The given single-cycle datapath can be extended to support the add-immediate instruction by simply modifying the Control unit. No additional hardware (outside the Control unit) is necessary, not even any additional signals.

Explain how and why the Control unit must set the control signals emanating from it in order to execute an add-immediate instruction.

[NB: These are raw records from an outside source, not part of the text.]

===== src/hw/rtl/sha1s_pkg.sv =====
package sha1s_pkg;

    // one input item as it arrives on the port
    typedef struct packed {
        logic [7:0] msg_byte;
        logic       byte_present;
        logic       message_end;
    } in_item_t;

    // one digest word as it leaves the block
    typedef struct packed {
        logic [31:0] digest_word;
        logic [2:0]  word_index;
        logic        last_word;
    } out_item_t;

    // classified command passed from front to back through the queue
    typedef struct packed {
        logic [7:0] data;
        logic       has_byte;
        logic       is_end;
    } cmd_t;

    localparam logic [31:0] SHA1S_K0 = 32'h5A827999;
    localparam logic [31:0] SHA1S_K1 = 32'h6ED9EBA1;
    localparam logic [31:0] SHA1S_K2 = 32'h8F1BBCDC;
    localparam logic [31:0] SHA1S_K3 = 32'hCA62C1D6;

    localparam logic [0:4][31:0] SHA1S_IV = {
        32'h67452301, 32'hEFCDAB89, 32'h98BADCFE, 32'h10325476, 32'hC3D2E1F0
    };

    localparam logic [7:0] SHA1S_PAD_BYTE   = 8'h80;
    localparam logic [5:0] SHA1S_LEN_POS    = 6'd56;
    localparam logic [5:0] SHA1S_LAST_POS   = 6'd63;
    localparam logic [6:0] SHA1S_LAST_ROUND = 7'd79;
    localparam logic [2:0] SHA1S_LAST_WORD  = 3'd4;
    localparam logic [2:0] SHA1S_LAST_LEN   = 3'd7;

    function automatic logic [31:0] sha1s_f(input logic [6:0] rnd, input logic [31:0] b,
                                            input logic [31:0] c, input logic [31:0] d);
        logic [31:0] res;
        if (rnd < 7'd20) begin
            res = (b & c) | (~b & d);
        end else if (rnd < 7'd40) begin
            res = b ^ c ^ d;
        end else if (rnd < 7'd60) begin
            res = (b & c) | (b & d) | (c & d);
        end else begin
            res = b ^ c ^ d;
        end
        return res;
    endfunction

    function automatic logic [31:0] sha1s_k(input logic [6:0] rnd);
        logic [31:0] res;
        if (rnd < 7'd20) begin
            res = SHA1S_K0;
        end else if (rnd < 7'd40) begin
            res = SHA1S_K1;
        end else if (rnd < 7'd60) begin
            res = SHA1S_K2;
        end else begin
            res = SHA1S_K3;
        end
        return res;
    endfunction

endpackage
$ cat src/rtl/indexed_insert_remove_list_assert.svh
// Assertion macros used by the list top module.
`ifndef INDEXED_INSERT_REMOVE_LIST_ASSERT_SVH
`define INDEXED_INSERT_REMOVE_LIST_ASSERT_SVH

// Same-cycle implication, disabled while reset is asserted.
`define IIRL_ASSERT_NOW(lbl, clk, rstn, ante, cons) \
    lbl: assert property (@(posedge clk) disable iff (!rstn) (ante) |-> (cons)) \
        else $error("iirl assertion failed");

// Next-cycle implication, disabled while reset is asserted.
`define IIRL_ASSERT_NEXT(lbl, clk, rstn, ante, cons) \
    lbl: assert property (@(posedge clk) disable iff (!rstn) (ante) |=> (cons)) \
        else $error("iirl assertion failed");

`endif

$ cat src/rtl/iirl_pkg.sv
// Shared widths, codes and types of the indexed insert/remove list.
package iirl_pkg;

    localparam int DATA_W       = 32;
    localparam int KIND_W       = 3;
    localparam int POS_W        = 4;
    localparam int COUNT_W      = 5;
    localparam int STATUS_W     = 2;
    localparam int CAPACITY_DEF = 16;

    // request kinds
    localparam logic [KIND_W-1:0] KIND_READ   = 3'd0;
    localparam logic [KIND_W-1:0] KIND_WRITE  = 3'd1;
    localparam logic [KIND_W-1:0] KIND_INSERT = 3'd2;
    localparam logic [KIND_W-1:0] KIND_HEAD   = 3'd3;
    localparam logic [KIND_W-1:0] KIND_TAIL   = 3'd4;
    localparam logic [KIND_W-1:0] KIND_REMOVE = 3'd5;

    // response status
    localparam logic [STATUS_W-1:0] ST_OK    = 2'd0;
    localparam logic [STATUS_W-1:0] ST_RANGE = 2'd1;
    localparam logic [STATUS_W-1:0] ST_FULL  = 2'd2;

    // operation broadcast to every cell
    typedef enum logic [2:0] {
        OP_NONE,
        OP_WRITE,
        OP_INSERT,
        OP_HEAD,
        OP_TAIL,
        OP_REMOVE
    } t_op;

    typedef struct packed {
        t_op                      op;
        logic signed [DATA_W-1:0] value;
    } t_cmd;

endpackage

$ cat src/rtl/iirl_if.sv
// Request and response channel interfaces of the list.
interface iirl_req_if;
    logic                                   valid;
    logic                                   ready;
    logic [iirl_pkg::KIND_W-1:0]            kind;
    logic [iirl_pkg::POS_W-1:0]             position;
    logic signed [iirl_pkg::DATA_W-1:0]     value;

    modport source (output valid, kind, position, value, input ready);
    modport sink   (input valid, kind, position, value, output ready);
endinterface

interface iirl_rsp_if;
    logic                                   valid;
    logic                                   ready;
    logic signed [iirl_pkg::DATA_W-1:0]     word;
    logic [iirl_pkg::COUNT_W-1:0]           count;
    logic [iirl_pkg::STATUS_W-1:0]          status;

    modport source (output valid, word, count, status, input ready);
    modport sink   (input valid, word, count, status, output ready);
endinterface

$ cat src/rtl/iirl_cell.sv
// One list entry: holds, loads, or takes its lower or upper neighbor's word.
module iirl_cell #(
    parameter int IDX = 0,
    parameter int CW  = 5
) (
    input  logic                               i_clk,
    input  iirl_pkg::t_cmd                     i_cmd,
    input  logic [CW-1:0]                      i_pos,
    input  logic [CW-1:0]                      i_fill,
    input  logic signed [iirl_pkg::DATA_W-1:0] i_lower,
    input  logic signed [iirl_pkg::DATA_W-1:0] i_upper,
    output logic signed [iirl_pkg::DATA_W-1:0] o_data
);

    localparam logic [CW-1:0] MY_IDX  = CW'(IDX);
    localparam logic [CW:0]   MY_NEXT = (CW+1)'(IDX + 1);

    logic signed [iirl_pkg::DATA_W-1:0] r_data;
    logic signed [iirl_pkg::DATA_W-1:0] n_data;

    always_comb begin
        n_data = r_data;
        case (i_cmd.op)
            iirl_pkg::OP_WRITE: begin
                if (MY_IDX == i_pos) n_data = i_cmd.value;
            end
            iirl_pkg::OP_INSERT: begin
                if (MY_IDX == i_pos) begin
                    n_data = i_cmd.value;
                end else if (MY_IDX > i_pos && MY_IDX <= i_fill) begin
                    n_data = i_lower;
                end
            end
            iirl_pkg::OP_HEAD: begin
                if (MY_IDX == '0) begin
                    n_data = i_cmd.value;
                end else if (MY_IDX <= i_fill) begin
                    n_data = i_lower;
                end
            end
            iirl_pkg::OP_TAIL: begin
                if (MY_IDX == i_fill) n_data = i_cmd.value;
            end
            iirl_pkg::OP_REMOVE: begin
                if (MY_IDX >= i_pos && MY_NEXT < {1'b0, i_fill}) n_data = i_upper;
            end
            default: begin
                n_data = r_data;
            end
        endcase
    end

    always_ff @(posedge i_clk) begin
        r_data <= n_data;
    end

    assign o_data = r_data;

endmodule

$ cat src/rtl/indexed_insert_remove_list.sv
// Indexed insert/remove list: a row of entry cells that shift as one.
// A response word is registered, valid in the cycle after its request is accepted.
// One request per cycle unless stalled; all cells shift in the request's own cycle.
// Request ready falls only while a finished response waits on a stalled output register.
// Reset (i_rst_n low, synchronous) empties the list and drops any pending response;
// entry contents are undefined until written and need no clearing pass.
module indexed_insert_remove_list #(
    parameter int CAPACITY = iirl_pkg::CAPACITY_DEF
) (
    input  logic           i_clk,
    input  logic           i_rst_n,
    iirl_req_if.sink       i_req,
    iirl_rsp_if.source     o_rsp
);

    `include "indexed_insert_remove_list_assert.svh"

    // fill counts 0..CAPACITY; compares run at the wider of fill and position
    localparam int FW   = $clog2(CAPACITY + 1);
    localparam int CW   = (FW > iirl_pkg::POS_W) ? FW : iirl_pkg::POS_W;
    // position reaches at most 15, so only the low cells are ever read
    localparam int RD_N = (CAPACITY < (1 << iirl_pkg::POS_W)) ? CAPACITY
                                                             : (1 << iirl_pkg::POS_W);

    logic [FW-1:0]                          r_fill;
    logic [FW-1:0]                          n_fill;
    logic                                   r_vld;
    logic signed [iirl_pkg::DATA_W-1:0]     r_word;
    logic signed [iirl_pkg::DATA_W-1:0]     n_word;
    logic [iirl_pkg::STATUS_W-1:0]          r_status;
    logic [iirl_pkg::STATUS_W-1:0]          n_status;

    logic                                   acc;
    logic [CW-1:0]                          pos_c;
    logic [CW-1:0]                          fill_c;
    logic                                   in_range;
    logic                                   full;
    logic                                   grow;
    logic                                   shrink;
    iirl_pkg::t_op                          op;
    iirl_pkg::t_cmd                         cmd;
    logic signed [iirl_pkg::DATA_W-1:0]     rd_word;
    logic signed [iirl_pkg::DATA_W-1:0]     cell_data [CAPACITY];

    // Take a new request whenever the output register is empty or being drained.
    assign i_req.ready = !r_vld || o_rsp.ready;
    assign acc         = i_req.valid && i_req.ready;

    assign pos_c    = CW'(i_req.position);
    assign fill_c   = CW'(r_fill);
    assign in_range = pos_c < fill_c;
    assign full     = r_fill == FW'(CAPACITY);

    // Read tap: pick the addressed cell among the readable ones.
    always_comb begin
        rd_word = '0;
        for (int i = 0; i < RD_N; i++) begin
            if (i_req.position == iirl_pkg::POS_W'(i)) rd_word = cell_data[i];
        end
    end

    // Decode the request: status, word returned, cell operation, fill change.
    // A rejected request leaves every cell and the fill untouched.
    always_comb begin
        op       = iirl_pkg::OP_NONE;
        n_status = iirl_pkg::ST_OK;
        n_word   = '0;
        grow     = 1'b0;
        shrink   = 1'b0;
        case (i_req.kind)
            iirl_pkg::KIND_READ: begin
                if (!in_range) n_status = iirl_pkg::ST_RANGE;
                else n_word = rd_word;
            end
            iirl_pkg::KIND_WRITE: begin
                if (!in_range) n_status = iirl_pkg::ST_RANGE;
                else op = iirl_pkg::OP_WRITE;
            end
            iirl_pkg::KIND_INSERT: begin
                // index check ranks ahead of the full check
                if (!in_range) begin
                    n_status = iirl_pkg::ST_RANGE;
                end else if (full) begin
                    n_status = iirl_pkg::ST_FULL;
                end else begin
                    op   = iirl_pkg::OP_INSERT;
                    grow = 1'b1;
                end
            end
            iirl_pkg::KIND_HEAD: begin
                if (full) begin
                    n_status = iirl_pkg::ST_FULL;
                end else begin
                    op   = iirl_pkg::OP_HEAD;
                    grow = 1'b1;
                end
            end
            iirl_pkg::KIND_TAIL: begin
                if (full) begin
                    n_status = iirl_pkg::ST_FULL;
                end else begin
                    op   = iirl_pkg::OP_TAIL;
                    grow = 1'b1;
                end
            end
            iirl_pkg::KIND_REMOVE: begin
                if (!in_range) begin
                    n_status = iirl_pkg::ST_RANGE;
                end else begin
                    op     = iirl_pkg::OP_REMOVE;
                    n_word = rd_word;
                    shrink = 1'b1;
                end
            end
            default: begin
                // unused kinds answer the current count with status ok
                op = iirl_pkg::OP_NONE;
            end
        endcase
    end

    // Broadcast the operation only on an accepted request.
    assign cmd.op    = acc ? op : iirl_pkg::OP_NONE;
    assign cmd.value = i_req.value;

    always_comb begin
        n_fill = r_fill;
        if (acc && grow) n_fill = r_fill + 1'b1;
        else if (acc && shrink) n_fill = r_fill - 1'b1;
    end

    // Row of entry cells; each hands its word to both neighbors every cycle.
    for (genvar g = 0; g < CAPACITY; g++) begin : g_cell
        iirl_cell #(
            .IDX (g),
            .CW  (CW)
        ) u_cell (
            .i_clk   (i_clk),
            .i_cmd   (cmd),
            .i_pos   (pos_c),
            .i_fill  (fill_c),
            .i_lower (cell_data[(g == 0) ? 0 : g - 1]),
            .i_upper (cell_data[(g == CAPACITY - 1) ? CAPACITY - 1 : g + 1]),
            .o_data  (cell_data[g])
        );
    end

    // Fill counter and response register.
    always_ff @(posedge i_clk) begin
        if (!i_rst_n) begin
            r_fill <= '0;
            r_vld  <= 1'b0;
        end else begin
            r_fill <= n_fill;
            if (acc) r_vld <= 1'b1;
            else if (o_rsp.ready) r_vld <= 1'b0;
        end
        if (acc) begin
            r_word   <= n_word;
            r_status <= n_status;
        end
    end

    // count follows the fill after the request it answers
    logic [iirl_pkg::COUNT_W-1:0] r_count;
    always_ff @(posedge i_clk) begin
        if (acc) r_count <= iirl_pkg::COUNT_W'(n_fill);
    end

    assign o_rsp.valid  = r_vld;
    assign o_rsp.word   = r_word;
    assign o_rsp.count  = r_count;
    assign o_rsp.status = r_status;

    `IIRL_ASSERT_NOW(a_fill_bound, i_clk, i_rst_n, 1'b1, r_fill <= FW'(CAPACITY))
    `IIRL_ASSERT_NEXT(a_fill_grow, i_clk, i_rst_n, acc && grow, r_fill == $past(r_fill) + 1'b1)
    `IIRL_ASSERT_NEXT(a_reject_hold, i_clk, i_rst_n, acc && n_status != iirl_pkg::ST_OK, $stable(r_fill))
    `IIRL_ASSERT_NOW(a_reject_zero, i_clk, i_rst_n, r_vld && r_status != iirl_pkg::ST_OK, r_word == '0)

endmodule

There are nine signals to be considered:

<table>
<thead>
<tr>
<th>signal</th>
<th>set to</th>
<th>reason</th>
</tr>
</thead>
<tbody>
<tr>
<td>RegDst</td>
<td>0</td>
<td>the destination register is spec'd by bits 20:16 of the addi instruction</td>
</tr>
<tr>
<td>Jump</td>
<td>0</td>
<td>we don't want to take the Jump address</td>
</tr>
<tr>
<td>Branch</td>
<td>0</td>
<td>we don't want to take the Branch target address</td>
</tr>
<tr>
<td>MemRead</td>
<td>X</td>
<td>we don't send a value from memory to the register file anyway</td>
</tr>
<tr>
<td>MemtoReg</td>
<td>0</td>
<td>we do send the value computed by the ALU to the register file</td>
</tr>
<tr>
<td>MemWrite</td>
<td>0</td>
<td>we don't want to write a value to memory</td>
</tr>
<tr>
<td>ALUop</td>
<td>??</td>
<td>whatever it takes to specify an addition operation</td>
</tr>
<tr>
<td>ALUSrc</td>
<td>1</td>
<td>the second operand is the sign-extended immediate from the instruction</td>
</tr>
<tr>
<td>RegWrite</td>
<td>1</td>
<td>we want to write the result into a register</td>
</tr>
</tbody>
</table>

All of the control signals must be considered here, especially since there's only one that's a don't-care. Saying something like “set the rest as if you were doing an add” was not only likely incorrect, but did not establish that you knew what that meant in detail.